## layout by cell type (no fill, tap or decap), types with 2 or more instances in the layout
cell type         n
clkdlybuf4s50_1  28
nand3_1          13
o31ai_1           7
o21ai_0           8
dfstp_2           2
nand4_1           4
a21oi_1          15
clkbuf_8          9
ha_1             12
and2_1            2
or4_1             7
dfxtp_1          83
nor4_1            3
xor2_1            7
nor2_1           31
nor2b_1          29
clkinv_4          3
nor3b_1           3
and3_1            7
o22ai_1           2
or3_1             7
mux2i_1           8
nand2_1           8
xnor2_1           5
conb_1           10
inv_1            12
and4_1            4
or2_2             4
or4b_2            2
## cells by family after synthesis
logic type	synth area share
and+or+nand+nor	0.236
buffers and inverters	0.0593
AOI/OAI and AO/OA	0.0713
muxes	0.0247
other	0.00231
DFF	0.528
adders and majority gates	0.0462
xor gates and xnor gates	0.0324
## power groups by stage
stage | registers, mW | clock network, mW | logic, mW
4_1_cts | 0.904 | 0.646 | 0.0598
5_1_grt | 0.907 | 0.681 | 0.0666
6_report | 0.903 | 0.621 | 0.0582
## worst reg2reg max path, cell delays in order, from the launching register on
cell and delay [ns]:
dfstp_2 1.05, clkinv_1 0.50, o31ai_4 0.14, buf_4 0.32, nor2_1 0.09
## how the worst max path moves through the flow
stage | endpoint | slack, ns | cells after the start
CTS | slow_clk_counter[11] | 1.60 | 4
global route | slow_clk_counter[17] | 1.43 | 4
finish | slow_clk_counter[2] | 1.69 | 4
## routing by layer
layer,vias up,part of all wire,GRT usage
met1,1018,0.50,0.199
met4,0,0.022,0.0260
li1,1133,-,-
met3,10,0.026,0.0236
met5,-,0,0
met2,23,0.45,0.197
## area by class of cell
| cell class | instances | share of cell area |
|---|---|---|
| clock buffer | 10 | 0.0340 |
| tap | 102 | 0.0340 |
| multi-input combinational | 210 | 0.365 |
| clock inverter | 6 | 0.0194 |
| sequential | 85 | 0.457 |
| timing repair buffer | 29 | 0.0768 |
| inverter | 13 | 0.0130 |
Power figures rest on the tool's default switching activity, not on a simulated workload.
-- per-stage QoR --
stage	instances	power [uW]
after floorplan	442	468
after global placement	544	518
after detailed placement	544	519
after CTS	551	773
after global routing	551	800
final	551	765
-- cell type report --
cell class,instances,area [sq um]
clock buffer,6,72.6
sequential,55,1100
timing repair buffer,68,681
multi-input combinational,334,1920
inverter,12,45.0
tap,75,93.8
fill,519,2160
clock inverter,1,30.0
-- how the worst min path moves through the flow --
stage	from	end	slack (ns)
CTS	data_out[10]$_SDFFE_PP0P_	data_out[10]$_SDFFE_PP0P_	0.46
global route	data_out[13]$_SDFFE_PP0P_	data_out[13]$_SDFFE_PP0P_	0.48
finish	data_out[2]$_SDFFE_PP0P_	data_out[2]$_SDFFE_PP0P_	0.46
**./config.mk**
```make
export PLATFORM = sky130hd
export DESIGN_NAME = dcache_top
export DESIGN_NICKNAME = dcache_top
export VERILOG_FILES = /design/flow/design.v
export SDC_FILE = /design/flow/constraint.sdc
export NUM_CORES = 4
export LEC_CHECK = 1
export CORE_UTILIZATION = 50
export SYNTH_MEMORY_MAX_BITS = 65536
```
**./design.v**
```verilog
module dcache_data_sram
(
	clk_i,
	addr_i,
	data_i,
	enable_i,
	write_i,
	data_o
);
input				  clk_i;
input	[4:0]		addr_i;
input	[255:0]	data_i;
input				  enable_i;
input				  write_i;
output	[255:0] 	data_o;
reg		[255:0]		memory 			[0:31];	
always@(posedge clk_i) begin
    if(enable_i && write_i) begin
		memory[addr_i]   <= data_i;
	end
end
assign 	data_o = (enable_i) ? memory[addr_i] : 256'b0;
endmodule
module dcache_tag_sram
(
	clk_i,
	addr_i,
	data_i,
	enable_i,
	write_i,
	data_o
);
input				  clk_i;
input	[4:0]		addr_i;
input	[23:0]	data_i;
input				  enable_i;
input				  write_i;
output	[23:0] 		data_o;
reg		[23:0]		memory 			[0:31];	
always@(posedge clk_i) begin
    if(enable_i && write_i) begin
		memory[addr_i]   <= data_i;
	end
end
assign 	data_o = (enable_i) ? memory[addr_i] : 24'b0;
endmodule
module dcache_top
(
	clk_i, 
	rst_i,
	mem_data_i, 
	mem_ack_i,	
	mem_data_o, 
	mem_addr_o,		
	mem_enable_o, 
	mem_write_o, 
	p1_data_i, 
	p1_addr_i,	
	p1_MemRead_i, 
	p1_MemWrite_i, 
	p1_data_o, 
	p1_stall_o
);
input				clk_i;
input				rst_i;
input	[256-1:0]	mem_data_i; 
input				mem_ack_i; 
output	[256-1:0]	mem_data_o; 
output	[32-1:0]	mem_addr_o;		
output				mem_enable_o; 
output				mem_write_o; 
input	[32-1:0]	p1_data_i; 
input	[32-1:0]	p1_addr_i;	
input				p1_MemRead_i; 
input				p1_MemWrite_i; 
output	[32-1:0]p1_data_o; 
output				p1_stall_o; 
wire	[4:0]		cache_sram_index;
wire				cache_sram_enable;
wire	[23:0]		cache_sram_tag;
wire	[255:0]		cache_sram_data;
wire				cache_sram_write;
wire	[23:0]		sram_cache_tag;
wire	[255:0]		sram_cache_data;
wire				sram_valid;
wire				sram_dirty;
parameter			STATE_IDLE			= 3'h0,
					STATE_READMISS		= 3'h1,
					STATE_READMISSOK	= 3'h2,
					STATE_WRITEBACK		= 3'h3,
					STATE_MISS			= 3'h4;
reg		[2:0]		state;
reg					mem_enable;
reg					mem_write;
reg					cache_we;
wire				cache_dirty;
reg					write_back;
wire	[4:0]		p1_offset;
wire	[4:0]		p1_index;
wire	[21:0]		p1_tag;
wire	[255:0]		r_hit_data;
wire	[21:0]		sram_tag;
wire				hit;
reg		[255:0]		w_hit_data;
wire				write_hit;
wire				p1_req;
reg		[31:0]		p1_data;
assign	p1_req		= p1_MemRead_i | p1_MemWrite_i;
assign	p1_offset	= p1_addr_i[4:0];
assign	p1_index	= p1_addr_i[9:5];
assign	p1_tag		= p1_addr_i[31:10];
assign	p1_stall_o	= ~hit & p1_req;
assign	p1_data_o	= p1_data; 
assign	sram_valid	= sram_cache_tag[23];
assign	sram_dirty	= sram_cache_tag[22];
assign	sram_tag	= sram_cache_tag[21:0];
assign	cache_sram_index	= p1_index;
assign	cache_sram_enable	= p1_req;
assign	cache_sram_write	= cache_we | write_hit;
assign	cache_sram_tag		= {1'b1, cache_dirty, p1_tag};	
assign	cache_sram_data		= (hit) ? w_hit_data : mem_data_i;
assign	mem_enable_o	= mem_enable;
assign	mem_addr_o		= (write_back) ? {sram_tag, p1_index, 5'b0} : {p1_tag, p1_index, 5'b0};
assign	mem_data_o		= sram_cache_data;
assign	mem_write_o		= mem_write;
assign	write_hit	= hit & p1_MemWrite_i;
assign	cache_dirty	= write_hit;
assign hit = sram_valid && (sram_tag == p1_tag);
assign r_hit_data = sram_cache_data;
always@(p1_offset or r_hit_data) begin
    if (hit) begin
        p1_data =   (p1_offset == 0 ) ? r_hit_data[ 31:  0] :
                    (p1_offset == 4 ) ? r_hit_data[ 63: 32] :
                    (p1_offset == 8 ) ? r_hit_data[ 95: 64] :
                    (p1_offset == 12) ? r_hit_data[127: 96] :
                    (p1_offset == 16) ? r_hit_data[159:128] :
                    (p1_offset == 20) ? r_hit_data[191:160] :
                    (p1_offset == 24) ? r_hit_data[223:192] :
                    r_hit_data[255:224];
    end
    else
        p1_data = 0;
end
always@(p1_offset or r_hit_data or p1_data_i) begin
	w_hit_data = { (p1_offset == 28) ? p1_data_i : r_hit_data[255:224],
                   (p1_offset == 24) ? p1_data_i : r_hit_data[223:192],
                   (p1_offset == 20) ? p1_data_i : r_hit_data[191:160],
                   (p1_offset == 16) ? p1_data_i : r_hit_data[159:128],
                   (p1_offset == 12) ? p1_data_i : r_hit_data[127: 96],
                   (p1_offset == 8 ) ? p1_data_i : r_hit_data[ 95: 64],
                   (p1_offset == 4 ) ? p1_data_i : r_hit_data[ 63: 32],
                   (p1_offset == 0 ) ? p1_data_i : r_hit_data[ 31:  0]};
end
always@(posedge clk_i or negedge rst_i) begin
	if(~rst_i) begin
		state		<= STATE_IDLE;
		mem_enable	<= 1'b0;
		mem_write	<= 1'b0;
		cache_we	<= 1'b0; 
		write_back	<= 1'b0;
	end
	else begin
		case(state)
			STATE_IDLE: begin
				if(p1_req && !hit) begin	 
					state <= STATE_MISS;
				end
				else begin
					state <= STATE_IDLE;
				end
			end
			STATE_MISS: begin
				if(sram_dirty) begin		 
					mem_enable <= 1;
					mem_write <= 1;
					write_back <= 1;
					state <= STATE_WRITEBACK;
				end
				else begin					 
                    mem_enable <= 1;
					mem_write <= 0;
					state <= STATE_READMISS;
				end
			end
			STATE_READMISS: begin
				if(mem_ack_i) begin			 
					cache_we <= 1;
					mem_enable <= 0;
					state <= STATE_READMISSOK;
				end
				else begin
					state <= STATE_READMISS;
				end
			end
			STATE_READMISSOK: begin			 
				cache_we <= 0;	
				state <= STATE_IDLE;
			end
			STATE_WRITEBACK: begin
				if(mem_ack_i) begin			 
					mem_enable <= 1;
					write_back <= 0;
					mem_write <= 0;
					state <= STATE_READMISS;
				end
				else begin
					state <= STATE_WRITEBACK;
				end
			end
		endcase
	end
end
dcache_tag_sram dcache_tag_sram
(
	.clk_i(clk_i),
	.addr_i(cache_sram_index),
	.data_i(cache_sram_tag),
	.enable_i(cache_sram_enable),
	.write_i(cache_sram_write),
	.data_o(sram_cache_tag)
);
dcache_data_sram dcache_data_sram
(
	.clk_i(clk_i),
	.addr_i(cache_sram_index),
	.data_i(cache_sram_data),
	.enable_i(cache_sram_enable),
	.write_i(cache_sram_write),
	.data_o(sram_cache_data)
);
endmodule
```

Task prompt: The required output is a copy of each line in the records where the string "through" occurs.

Answer:
## how the worst max path moves through the flow
-- how the worst min path moves through the flow --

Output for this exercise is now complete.